In Silico Modeling of Human α2C-Adrenoreceptor Interaction with Filamin-2

Vascular smooth muscle alpha(2C)-adrenoceptors (alpha(2C)-ARs) mediate vasoconstriction of small blood vessels, especially arterioles. Studies of endogenous receptors in human arteriolar smooth muscle cells (referred to as microVSM) and transiently transfected receptors in heterologous HEK293 cells show that the alpha(2C)-ARs are perinuclear receptors that translocate to the cell surface under cellular stress and elicit a biological response. Recent studies in microVSM unraveled a crucial role of Rap1A-Rho-ROCK-F-actin pathways in receptor translocation, and identified protein-protein interaction of alpha(2C)-ARs with the actin binding protein filamin-2 as an essential step in the process. To better understand the molecular nature and specificity of this interaction, in this study, we constructed comparative models of human alpha(2C)-AR and human filamin-2 proteins. Finally, we performed in silico protein-protein docking to provide a structural platform for the investigation of human alpha(2C)-AR and filamin-2 interactions.
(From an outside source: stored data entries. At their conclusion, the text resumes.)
**config.mk**
```make
export PLATFORM = sky130hd
export DESIGN_NAME = fetch_stage
export DESIGN_NICKNAME = d
export VERILOG_FILES = /design/src/rtl/isa_pkg.sv /design/src/rtl/core_pkg.sv /design/src/rtl/fetch_stage.sv
export VERILOG_INCLUDE_DIRS = /design/src /design/src/include
export SDC_FILE = /design/constraint.sdc
export NUM_CORES = 1
export LEC_CHECK = 0
export BUFFER_PORTS_ARGS = -buffer_cell sky130_fd_sc_hd__buf_2
export CORE_MARGIN = 8
export CORE_UTILIZATION = 35
export CTS_CLUSTER_DIAMETER = 50
export DETAILED_ROUTE_END_ITERATION = 6
export GPL_TIMING_DRIVEN = 0
export PLACE_DENSITY = 0.59
export SYNTH_ARGS = -nofsm -noshare
export SYNTH_HDL_FRONTEND = slang
export SYNTH_SLANG_ARGS = --single-unit
```
**constraint.sdc**
```tcl
create_clock -name clk -period 3.4 [get_ports clk]
set_input_delay 0.68 -clock clk [delete_from_list [all_inputs] [get_ports clk]]
set_output_delay 0.68 -clock clk [all_outputs]
set_load 0.05 [all_outputs]
```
We found that electrostatic interactions seem to play a key role in this complex formation which manifests in interactions between the C-terminal arginines of alpha(2C)-ARs (particularly R454 and R456) and negatively charged residues from filamin-2 region between residues 1979 and 2206. Phylogenetic and sequence analysis showed that these interactions have evolved in warm-blooded animals.